Every year tens of thousands of migrants attempt to engage on a very risky trip across the Gulf of Aden, from the northern Somali port of Bossasso heading to the southern coast of Yemen. Most of them are Ethiopian, but large numbers are Somalis coming from the troubled regions in the south of the country.

Desperate and vulnerable, they are all looking for a better life. By the time they arrive in Bossasso they've already had a rough and expensive journey behind them after which they have little to lose. Many of them suffer abuse and exploitation at the hands of smugglers and all of them incur high debts and face extreme risks on the route. The last leg of the trip happens in make-shift overcrowded boats and the crossing leaves many hundreds dead, while the bodies of hundreds other are never found.

In Bossaso they re-group and prepare for this journey. There are several "transit places" where they congregate and stay close to each other. Such a place was the target of a grenade attack at the beginning of February that has killed 22 and injured more than 70 others.

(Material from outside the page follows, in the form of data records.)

File: src/rtl/fpm_pkg.sv
// Shared types for the floating-point multiplier.
// Assumes nothing beyond the parameters of the modules that import it.
package fpm_pkg;

    // Operand class after unpacking; denormals already folded into ZERO.
    typedef enum logic [1:0] {
        CLS_ZERO = 2'd0,
        CLS_NORM = 2'd1,
        CLS_INF  = 2'd2,
        CLS_NAN  = 2'd3
    } fpm_class_e;

    // Special-case outcome chosen in the first stage for a whole operation.
    typedef enum logic [1:0] {
        SPEC_NONE = 2'd0,
        SPEC_ZERO = 2'd1,
        SPEC_INF  = 2'd2,
        SPEC_NAN  = 2'd3
    } fpm_spec_e;

endpackage

File: src/rtl/fpm_unpack.sv
// Operand unpacker: splits a word into sign, biased exponent and a
// significand with the hidden one restored, and classifies it.
// Assumes FRAC_W >= 1. A zero exponent field is classed ZERO, so
// denormal encodings are flushed.
module fpm_unpack
    import fpm_pkg::*;
#(
    parameter int EXP_W  = 8,
    parameter int FRAC_W = 23
) (
    input  logic [EXP_W+FRAC_W:0] word,
    output logic                  sign,
    output logic [EXP_W-1:0]      expo,
    output logic [FRAC_W:0]       sig,
    output fpm_class_e            cls
);

    localparam logic [EXP_W-1:0] EXP_ONES = {EXP_W{1'b1}};

    logic [FRAC_W-1:0] frac;
    logic              exp_max;
    logic              exp_min;
    logic              frac_nz;

    // Field split and hidden-bit restore.
    always_comb begin
        sign = word[EXP_W+FRAC_W];
        expo = word[EXP_W+FRAC_W-1:FRAC_W];
        frac = word[FRAC_W-1:0];
        sig  = {1'b1, frac};
    end

    // Classification of the encoding.
    always_comb begin
        exp_max = (expo == EXP_ONES);
        exp_min = (expo == '0);
        frac_nz = |frac;
        if (exp_max && frac_nz) begin
            cls = CLS_NAN;
        end else if (exp_max) begin
            cls = CLS_INF;
        end else if (exp_min) begin
            cls = CLS_ZERO;
        end else begin
            cls = CLS_NORM;
        end
    end

endmodule

File: src/rtl/fpm_sigmul.sv
// Significand multiplier: unsigned SIG_W x SIG_W product, full width.
// Assumes both inputs carry their leading one, so the product top two
// bits are never both zero.
module fpm_sigmul #(
    parameter int SIG_W = 24
) (
    input  logic [SIG_W-1:0]   sig_a,
    input  logic [SIG_W-1:0]   sig_b,
    output logic [2*SIG_W-1:0] prod
);

    localparam int PROD_W = 2 * SIG_W;

    logic [PROD_W-1:0] ext_a;
    logic [PROD_W-1:0] ext_b;

    // Zero-extend and multiply at product width.
    always_comb begin
        ext_a = PROD_W'(sig_a);
        ext_b = PROD_W'(sig_b);
        prod  = ext_a * ext_b;
    end

endmodule

File: src/rtl/fpm_round.sv
// Normalise, round and range-check a finite product.
// Input exponent is the signed biased sum e1 + e2 - bias. Output is a
// packed word: a normal number, signed infinity on overflow, or signed
// zero when the rounded exponent falls below 1. Ties go to even.
module fpm_round #(
    parameter int EXP_W  = 8,
    parameter int FRAC_W = 23
) (
    input  logic                     sign,
    input  logic signed [EXP_W+1:0]  exp_in,
    input  logic [2*FRAC_W+1:0]      prod,
    output logic [EXP_W+FRAC_W:0]    word
);

    localparam int SIG_W  = FRAC_W + 1;
    localparam int PROD_W = 2 * SIG_W;
    localparam int EXT_W  = EXP_W + 2;
    localparam logic signed [EXT_W-1:0] EMAX_X = EXT_W'((1 << EXP_W) - 2);

    logic                    top;
    logic [PROD_W-1:0]       norm;
    logic [SIG_W-1:0]        keep;
    logic                    guard;
    logic                    sticky;
    logic                    rnd_up;
    logic [SIG_W:0]          rnd;
    logic                    carry;
    logic signed [EXT_W-1:0] e_fin;
    logic [FRAC_W-1:0]       frac_fin;
    logic                    ovf;
    logic                    unf;
    logic                    unused_hid;

    // One-place normalisation and guard/sticky extraction.
    always_comb begin
        top    = prod[PROD_W-1];
        norm   = top ? prod : (prod << 1);
        keep   = norm[PROD_W-1 -: SIG_W];
        guard  = norm[SIG_W-1];
        sticky = |norm[SIG_W-2:0];
    end

    // Round to nearest, ties to even; carry-out renormalises.
    always_comb begin
        rnd_up     = guard & (sticky | keep[0]);
        rnd        = {1'b0, keep} + {{SIG_W{1'b0}}, rnd_up};
        carry      = rnd[SIG_W];
        unused_hid = rnd[SIG_W-1];
        frac_fin   = carry ? '0 : rnd[FRAC_W-1:0];
    end

    // Final exponent and range decision.
    always_comb begin
        e_fin = exp_in
              + $signed({{(EXT_W-1){1'b0}}, top})
              + $signed({{(EXT_W-1){1'b0}}, carry});
        ovf   = (e_fin > EMAX_X);
        unf   = e_fin[EXT_W-1] || (e_fin == '0);
    end

    // Output packing.
    always_comb begin
        if (ovf) begin
            word = {sign, {EXP_W{1'b1}}, {FRAC_W{1'b0}}};
        end else if (unf) begin
            word = {sign, {(EXP_W+FRAC_W){1'b0}}};
        end else begin
            word = {sign, e_fin[EXP_W-1:0], frac_fin};
        end
    end

endmodule

File: src/rtl/fp_mul_sp.sv
// Floating-point multiplier, two-stage pipeline.
// Stage 1: unpack, classify, exponent sum, significand product.
// Stage 2: normalise, round, range check, special-value select.
// Assumes EXP_W >= 3 and FRAC_W >= 2. Synchronous active-low reset
// clears valid and data registers. Throughput is one pair per cycle.
module fp_mul_sp
    import fpm_pkg::*;
#(
    parameter int EXP_W  = 8,
    parameter int FRAC_W = 23
) (
    input  logic                   clk,
    input  logic                   rst_n,
    input  logic                   in_valid,
    input  logic [EXP_W+FRAC_W:0]  op_a,
    input  logic [EXP_W+FRAC_W:0]  op_b,
    output logic                   out_valid,
    output logic [EXP_W+FRAC_W:0]  result
);

    localparam int W      = 1 + EXP_W + FRAC_W;
    localparam int SIG_W  = FRAC_W + 1;
    localparam int PROD_W = 2 * SIG_W;
    localparam int EXT_W  = EXP_W + 2;
    localparam int BIAS   = (1 << (EXP_W - 1)) - 1;
    localparam logic signed [EXT_W-1:0] BIAS_X = EXT_W'(BIAS);
    localparam logic [W-1:0] QNAN =
        {1'b0, {EXP_W{1'b1}}, 1'b1, {(FRAC_W-1){1'b0}}};
    localparam logic [W-2:0] INF_MAG = {{EXP_W{1'b1}}, {FRAC_W{1'b0}}};

    // Stage-1 combinational signals
    logic              sa, sb;
    logic [EXP_W-1:0]  ea, eb;
    logic [SIG_W-1:0]  ma, mb;
    fpm_class_e        ca, cb;
    logic [PROD_W-1:0] prod_c;
    logic signed [EXT_W-1:0] exp_c;
    fpm_spec_e         spec_c;

    // Stage-1 registers
    logic                    v1;
    logic                    sign1;
    logic signed [EXT_W-1:0] exp1;
    logic [PROD_W-1:0]       prod1;
    fpm_spec_e               spec1;

    // Stage-2 signals and registers
    logic [W-1:0] fin_word;
    logic [W-1:0] sel_word;
    logic         v2;
    logic [W-1:0] res2;

    fpm_unpack #(.EXP_W(EXP_W), .FRAC_W(FRAC_W)) u_unpack_a (
        .word (op_a),
        .sign (sa),
        .expo (ea),
        .sig  (ma),
        .cls  (ca)
    );

    fpm_unpack #(.EXP_W(EXP_W), .FRAC_W(FRAC_W)) u_unpack_b (
        .word (op_b),
        .sign (sb),
        .expo (eb),
        .sig  (mb),
        .cls  (cb)
    );

    fpm_sigmul #(.SIG_W(SIG_W)) u_sigmul (
        .sig_a (ma),
        .sig_b (mb),
        .prod  (prod_c)
    );

    // Biased exponent sum with one bias removed, in signed extended width.
    always_comb begin
        exp_c = $signed({2'b00, ea}) + $signed({2'b00, eb}) - BIAS_X;
    end

    // Special-case priority: NaN (incl. zero x inf), then inf, then zero.
    always_comb begin
        if (ca == CLS_NAN || cb == CLS_NAN ||
            (ca == CLS_ZERO && cb == CLS_INF) ||
            (ca == CLS_INF && cb == CLS_ZERO)) begin
            spec_c = SPEC_NAN;
        end else if (ca == CLS_INF || cb == CLS_INF) begin
            spec_c = SPEC_INF;
        end else if (ca == CLS_ZERO || cb == CLS_ZERO) begin
            spec_c = SPEC_ZERO;
        end else begin
            spec_c = SPEC_NONE;
        end
    end

    // Stage-1 pipeline register.
    always_ff @(posedge clk) begin
        if (!rst_n) begin
            v1    <= 1'b0;
            sign1 <= 1'b0;
            exp1  <= '0;
            prod1 <= '0;
            spec1 <= SPEC_NONE;
        end else begin
            v1    <= in_valid;
            sign1 <= sa ^ sb;
            exp1  <= exp_c;
            prod1 <= prod_c;
            spec1 <= spec_c;
        end
    end

    fpm_round #(.EXP_W(EXP_W), .FRAC_W(FRAC_W)) u_round (
        .sign   (sign1),
        .exp_in (exp1),
        .prod   (prod1),
        .word   (fin_word)
    );

    // Final selection between finite path and special encodings.
    always_comb begin
        unique case (spec1)
            SPEC_NAN:  sel_word = QNAN;
            SPEC_INF:  sel_word = {sign1, INF_MAG};
            SPEC_ZERO: sel_word = {sign1, {(W-1){1'b0}}};
            default:   sel_word = fin_word;
        endcase
    end

    // Stage-2 pipeline register.
    always_ff @(posedge clk) begin
        if (!rst_n) begin
            v2   <= 1'b0;
            res2 <= '0;
        end else begin
            v2   <= v1;
            res2 <= sel_word;
        end
    end

    assign out_valid = v2;
    assign result    = res2;


    valid_lat_chk: assert property (@(posedge clk) disable iff (!rst_n)
        in_valid |=> ##1 out_valid);


    no_spurious_valid_chk: assert property (@(posedge clk) disable iff (!rst_n)
        !in_valid |=> ##1 !out_valid);


    nan_out_chk: assert property (@(posedge clk) disable iff (!rst_n)
        (v1 && spec1 == SPEC_NAN) |=> (result == QNAN));


    inf_out_chk: assert property (@(posedge clk) disable iff (!rst_n)
        (v1 && spec1 == SPEC_INF) |=>
            (result[W-2:0] == INF_MAG) && (result[W-1] == $past(sign1)));


    sign_chk: assert property (@(posedge clk) disable iff (!rst_n)
        (v1 && spec1 != SPEC_NAN) |=> (result[W-1] == $past(sign1)));


    no_fin_nan_chk: assert property (@(posedge clk) disable iff (!rst_n)
        (v1 && spec1 == SPEC_NONE) |=>
            (result[W-2:FRAC_W] != {EXP_W{1'b1}}) || (result[FRAC_W-1:0] == '0));

endmodule

File: config.mk
export PLATFORM = sky130hd
export DESIGN_NAME = fp_mul_sp
export DESIGN_NICKNAME = d
export VERILOG_FILES = /design/src/rtl/fpm_pkg.sv /design/src/rtl/fpm_unpack.sv /design/src/rtl/fpm_sigmul.sv /design/src/rtl/fpm_round.sv /design/src/rtl/fp_mul_sp.sv
export SDC_FILE = /design/constraint.sdc
export NUM_CORES = 2
export LEC_CHECK = 0
export BUFFER_PORTS_ARGS = -buffer_cell sky130_fd_sc_hd__buf_2
export CAP_MARGIN = 40
export CORE_ASPECT_RATIO = 1.75
export CORE_MARGIN = 3
export CORE_UTILIZATION = 55
export CTS_BUF_LIST = sky130_fd_sc_hd__clkbuf_4 sky130_fd_sc_hd__clkbuf_8
export DETAILED_ROUTE_END_ITERATION = 6
export PLACE_DENSITY = 0.72
export SYNTH_ARGS = -nofsm -noshare
export SYNTH_HDL_FRONTEND = slang
export SYNTH_SLANG_ARGS = --single-unit
File: constraint.sdc
create_clock -name clk -period 13.65 [get_ports clk]
set_input_delay 2.73 -clock clk [delete_from_list [all_inputs] [get_ports clk]]
set_output_delay 2.73 -clock clk [all_outputs]
set_load 0.005 [all_outputs]
# Yosys cells after proc, flatten, opt, wreduce, memory -nomap -nowiden
# Cells that the tools add are included.
dict set report totals {
  reg_bits 95
  input_bits 67
  output_inout_bits 33
}
dict set report classes {
  addsub 5
  multipliers 1
  magnitude_cmp 1
  n_eq_ne 9
  mux 14
  bitwise 3
  reduce_logical 18
}
# cell count
set op_table {}
lappend op_table {{$pmux W32 S3} 1}
lappend op_table {{$reduce_or A23 Y1} 3}
lappend op_table {{$mux W31} 2}
lappend op_table {{$mul A24 B24 Y48} 1}
lappend op_table {{$mux W48} 1}
lappend op_table {{$add A24 B1 Y25} 1}
lappend op_table {{$mux W23} 1}
lappend op_table {{$add A10 B2 Y10} 2}
lappend op_table {{$eq A8 B8 Y1 const B} 2}
lappend op_table {{$logic_not A8 Y1} 2}
lappend op_table {{$eq A2 B2 Y1 const B} 6}
lappend op_table {{$mux W2} 6}
lappend op_table {{$gt A10 B9 Y1 const B} 1}
lappend op_table {{$logic_not A10 Y1} 1}
lappend op_table {{$sub A9 B7 Y10 const B} 1}
lappend op_table {{$add A8 B8 Y9} 1}
lappend op_table {{$logic_or A1 B1 Y1} 6}
lappend op_table {{$logic_and A1 B1 Y1} 4}
lappend op_table {{$logic_not A2 Y1} 2}
lappend op_table {{$mux W1} 3}
lappend op_table {{$eq A2 B1 Y1 const B} 1}
lappend op_table {{$and A1 B1 Y1} 1}
lappend op_table {{$or A1 B1 Y1} 1}
lappend op_table {{$xor A1 B1 Y1} 1}

# Longest topological paths before layout
dict set report logic_depth {
  word_depth 11
  depth_mapped 26
  ltp_nobuf 24
}

# Modules after synthesis
# From an unflattened synthesis, not the netlist that was laid out.
dict set report hier_totals {
  cells_unflattened 2786
  hier_area_um2 24435.9
}
# mod instances cells_each area_each_um2 seq_area_each_um2
set by_module_without_submodules {}
lappend by_module_without_submodules {fpm_sigmul 1 2178 19057.0 0.0}
lappend by_module_without_submodules {fp_mul_sp 1 276 3079.2 1901.8}
lappend by_module_without_submodules {fpm_round 1 236 1604.0 0.0}
lappend by_module_without_submodules {fpm_unpack 2 48 347.8 0.0}

# Least setup slack after synthesis
# Ideal clock, no wire load.
dict set report synth_timing {
  path_kind {input port to flip-flop}
  from {in op_a[10]}
  to {reg prod1[32]}
  setup_ns 0.128
  arrival_time_ns 8.597
  required_time_ns 13.522
  setup_slack_ns 4.925
  path_stages 23
  n_path_buf 1
  cell_sequence {clkbuf_1 > nand2_1 > fa_1 > fa_1 > inv_1 > fa_1 > inv_1 > fa_1 > inv_1 > fa_1 > fa_1 > inv_1 > fa_1 > inv_1 > ha_1 > a21oi_1 > o21ai_0 > or4_1 > a211o_1 > and2_1 > a21oi_1 > xor2_1 > nor2_1}
}
dict set report synth_between {
  elab_chain_cells 1
}
# item line
set synth_rtl {}
lappend synth_rtl {{from (decl)} fp_mul_sp.sv:15} ;# input logic [EXP_W+FRAC_W:0] op_a,
lappend synth_rtl {{$mul A24 B24 Y48} fpm_sigmul.sv:21} ;# prod = ext_a * ext_b;
lappend synth_rtl {{to (signal assigned)} fp_mul_sp.sv:107} ;# prod1 <= prod_c;
lappend synth_rtl {{to (decl)} fp_mul_sp.sv:44} ;# logic [PROD_W-1:0] prod1;
# Every way passes these cells.
# A chain may end at the register's enable or synchronous reset.

# Worst setup path in the final report
dict set report layout_timing {
  from {in op_b[12]}
  to {reg prod1[40]}
}
dict set report layout_between {
  elab_chain_cells 1
}
# item line
set layout_rtl {}
lappend layout_rtl {{from (decl)} fp_mul_sp.sv:16} ;# input logic [EXP_W+FRAC_W:0] op_b,
lappend layout_rtl {{$mul A24 B24 Y48} fpm_sigmul.sv:21}
# Every way passes these cells.

==> impl_results.md <==
- Mean post-synth cell area: 8.72 sq um
- Top-area cell type share of the netlist area: 0.414
- Seq/Total Area, Yosys: 0.0813
- Final Wtd Congestion: around 0.98
- Non-Filler Instances: roughly 3.2k
- Post-Synth XOR/XNOR Area: 0.0311
- Hold endpoint: out_valid$_SDFF_PN0_
- Hold Path Cell Cnt: 1
- Reg2Reg Capture Point: result[5]$_SDFF_PN0_
- Worst skew pair latency: 0.39 ns
- Critical Path AT: around 10 ns
- Final HPWL DP: ~54000 um
- WL met1: between 20000 and 25000 um
- Starting Density: 0.559
- Row cnt: 99
- GRT Total Usage: 0.306
- EDFF count, synth: 0
- Reg2reg start: prod1[47]$_SDFF_PN0_
- Largest area contributor in the netlist: fa_1
- Cts repair resizes: 0
- Max-slew headroom: 0.485
- Post-synthesis register bit count: 95
- CTS H-tree depth: 3
- Reg2reg setup slack: 7.70 ns
- Per-cell routed wire length: a little over 20 um
- Mux share of post-synthesis cell area: 0.00712
- Largest net degree at the start of global routing: between 50 and 60
- Synth top area cells: fa_1 (41%), ha_1 (10%), inv_1 (9.6%), dfxtp_1 (8.1%), and2_1 (6.9%)
- Met3 wire length: a little over 4000 um
- Number of global-route vias before repair: around 20k
- Final Skew: ~0.0087 ns
- Syn Inst Count: roughly 2.7k
- Run status: finished, final reports clean
- Min-Delay Path Class: reg2reg
- Period minus WS final: 9.62 ns
- CP Launch Type: input pin
- Synth Area in Adders: 0.516
- CP peak stage delay: 0.56 ns
- Placed insts: 3213
- Routed WL: approximately 67000 um
- RSZ-0062 raised after global routing: no
- Routed met2 length: ~34000 um
- GRT overflow: 0
- Max FO, Critical Path: 20
- HP Start: v1$_SDFF_PN0_
- DIE AREA: roughly 0.045 sq mm
- IO buf count: slightly below 100
- Vias: about 18k
- Area growth syn-to-layout: 3.90%
- Synth cell count leaders: inv_1 (600), fa_1 (484), nand2_1 (322)
- Number of warnings issued by yosys: 0
- Final setup vio count: 0
- Most common cell in the netlist: inv_1
- Global-route wire length before repair: around 110000 um
- Worst Path Buf+Inv: 8
- CTS tree: yes
- CTS Buf Count: 9
- Root Driver: clkbuf_8
- # IOs: 100
- Largest family of logic cells by synthesized area: adder cells
- DR DRC count: 0
- Die Span X: about 160 um
- Fin. Hold Viols: 0
- Final worst path period share: 0.705
- Post-CTS setup buffer count: 0
- Core Box Area: about 0.042 sq mm
- Syn Nets: 3422
- DR pass1 iterations: 5
- CTS Buffer Depth: 2
- Worst r2r path cells: 20
- Slew Viols, Final: 0
- Clock transition at path regs: approximately 0.09 ns
- Hold buffer count at CTS: 0
- Setup TNS: 0 ns
- Fmax: between 100 and 150 MHz
- Compound-cell area share of the yosys netlist: 0.0597
- Synthesized area: roughly 0.023 sq mm
- WP data required: around 14 ns
- CP top delay family: adder cells
- DR vias/cell: 5.61
- Initial antenna violation count: 1
- DRT iter0 DRCs: between 1k and 1.5k
- Setup Crit Path Kind: in2reg
- Nets: 3410
- Worst-margin pin slew: between 0.7 and 0.8 ns
- Max Cap Viol: 0
- Simple logic cell fraction of the synthesized area: 0.185
- Netlist cell types: 74
- Worst slack, placed: about 3.7 ns
- Routed Antenna Nets: 0
- DR top layer: met4
- Final worst setup slack: just over 4 ns
- Asr flop ratio synth: 0
- Die height: roughly 280 um
- CP max-delay cell: or4_1
- Synth Flop Type: dfxtp_1
- Ratio of cells with drive above 1 in the final layout: 0.0576
- Clock Sinks: 95
- Crit. End Element: flop
==> per-layer routing <==
layer / vias to the layer above / GRT usage
li1: 7995 / -
met1: 9139 / 0.348
met2: 783 / 0.556
met3: 226 / 0.0390
met4: 0 / 0.162
met5: - / 0
==> worst max path at each step <==
stage | slack (ns) | from | endpoint | cells after the start
3_5_place_dp | 3.71 | op_b[12] | prod1[40]$_SDFF_PN0_ | 25
4_1_cts | 4.10 | op_b[12] | prod1[40]$_SDFF_PN0_ | 25
6_report | 4.03 | op_b[12] | prod1[40]$_SDFF_PN0_ | 25
3_3_place_gp | 3.71 | op_b[12] | prod1[40]$_SDFF_PN0_ | 25
5_1_grt | 3.79 | op_b[12] | prod1[40]$_SDFF_PN0_ | 25
2_1_floorplan | 4.93 | op_a[10] | prod1[32]$_SDFF_PN0_ | 23
==> cell usage in the layout (no fill, tap or decap), types with 22 or more instances in the layout <==
master,Yosys,layout
inv_1,600,600
fa_1,484,484
nand2_1,322,322
and2_1,258,258
ha_1,190,190
nor2_1,137,137
buf_2,4,99
dfxtp_1,95,94
a21oi_1,79,79
xnor2_1,47,47
xor2_1,36,36
o21ai_0,31,31
nand3_1,26,26
nand4_1,23,23
nor4_1,22,22
==> state kept, by name (all words and copies together), names as in the netlist <==
signal	cells
exp1	10
sign1	1
spec1	2
result	32
out_valid	1
prod1	48
v1	1
==> cell families after synthesis <==
kind of cell               Yosys count
AOI/OAI and AO/OA                  209
xor gates and xnor gates            83
adders and majority gates          674
buffers and inverters              730
DFF                                 95
muxes                               16
and+or+nand+nor                    874
==> layout make-up <==
type	count	area, sq um
Antenna cell	3	7.51
Clock buffer	10	138
Clock inverter	6	67.6
Fill cell	3867	17600
Inverter	603	2260
Multi-Input combinational cell	1856	18700
Sequential cell	95	1900
Tap cell	555	694
Timing Repair Buffer	104	533
==> through the flow <==
step | area [sq um] | hold WS (ns) | utilization
global route | 24300 | 0.481 | 0.580
detailed placement | 24100 | 0.429 | 0.575
finish | 24300 | 0.443 | 0.580
CTS | 24300 | 0.447 | 0.580
floorplan | 23400 | 0.412 | -
global placement | 24100 | 0.424 | 0.575
Power is left out: the tool's default activity adds up to more than one toggle a clock period on the data nets, which glitch-free logic cannot reach.
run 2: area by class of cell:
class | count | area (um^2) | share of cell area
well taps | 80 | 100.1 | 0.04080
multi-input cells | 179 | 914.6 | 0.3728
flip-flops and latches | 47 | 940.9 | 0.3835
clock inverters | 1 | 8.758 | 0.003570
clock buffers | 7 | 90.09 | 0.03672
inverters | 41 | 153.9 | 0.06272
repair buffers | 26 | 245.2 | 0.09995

Ababa is 26. When her one-year-old child died five years ago, she left the Gonder region in Ethiopia and headed for Addis Ababa to look for work. In Addis she met Holef and last year they decided to make the journey to Saudi Arabia, through Bossasso and Yemen. After a long journey through the dangerous and rough terrain of northern Somalia, they arrived at the port of Bossasso, the main hub for the smugglers organizing trips across the Gulf of Aden into Yemen. In the grenade attack Ababa lost both legs. Her husband lost one.

Abdifatah is from Bale, a province in the Oromo region of Ethiopia. He was in his 40's when his ox died making it impossible to cultivate the land so he left his family and six children behind and embarked on the journey to Yemen initially and then perhaps eventually Saudi Arabia. He was severely wounded in the grenade attack with a particularly serious open wound on his stomach.

Mohamed is an 18 year-old Oromo farmer from the Wallo region of Ethiopia. In the attack he suffered an open fracture on his leg and will require urgent surgery if he is to keep his leg.

Although they, along with another 18 seriously wounded Ethiopian migrants were taken to a hospital in Bossasso immediately after the attack, the lack of medical facilities there meant wounds have not been adequately treated or fractures set, leading to infections and a worsening of their conditions.

Like all the other Ethiopian migrants making the journey to Bossasso and beyond, they left their homes because they could not find work or because they could not make ends meet by farming their land in Eastern Ethiopia. All they had was their strength and their willingness to work which they hoped would help them make better money for them and their families in the richer countries of the Middle East.

Now they return home with amputated limbs or other severe physical traumas that will make it extremely difficult to provide for themselves, let alone their families.  But the return home is still something. Since the attack, they and many other Ethiopian migrants stranded in Bossasso unable to make the crossing now the sea conditions have worsened, have been desperate to return to Ethiopia.

IOM, in close cooperation with its partners in the international community, especially the UN, and the authorities in Bossasso and Garowe, the capital of Puntland, has coordinated an emergency evacuation of 33 of the most vulnerable of these victims of the grenade attack and their close relatives.

Before their departure to Dire Dawa in eastern Ethiopia, IOM began tracing and contacting the families of those it was bringing back but it's not an easy task when faced with extremely remote rural areas with very poor communication networks. The continued trauma the victims are experiencing has meant that some are still too shocked and nervous, making it impossible to trace their families so far. But the hope is that returning to Ethiopia will help them to recover and IOM to trace their families.

Twenty-one of them will nevertheless have to spend some time in hospital for urgent treatment and surgery before the process of rehabilitation can begin. Their individual needs based on their injuries and situation will necessitate a rehabilitation and reintegration programme specifically designed for them personally.

Working together with Ethiopian authorities, IOM will return all 33 to their final destinations home, but whichever way you look at it, it's a long road ahead.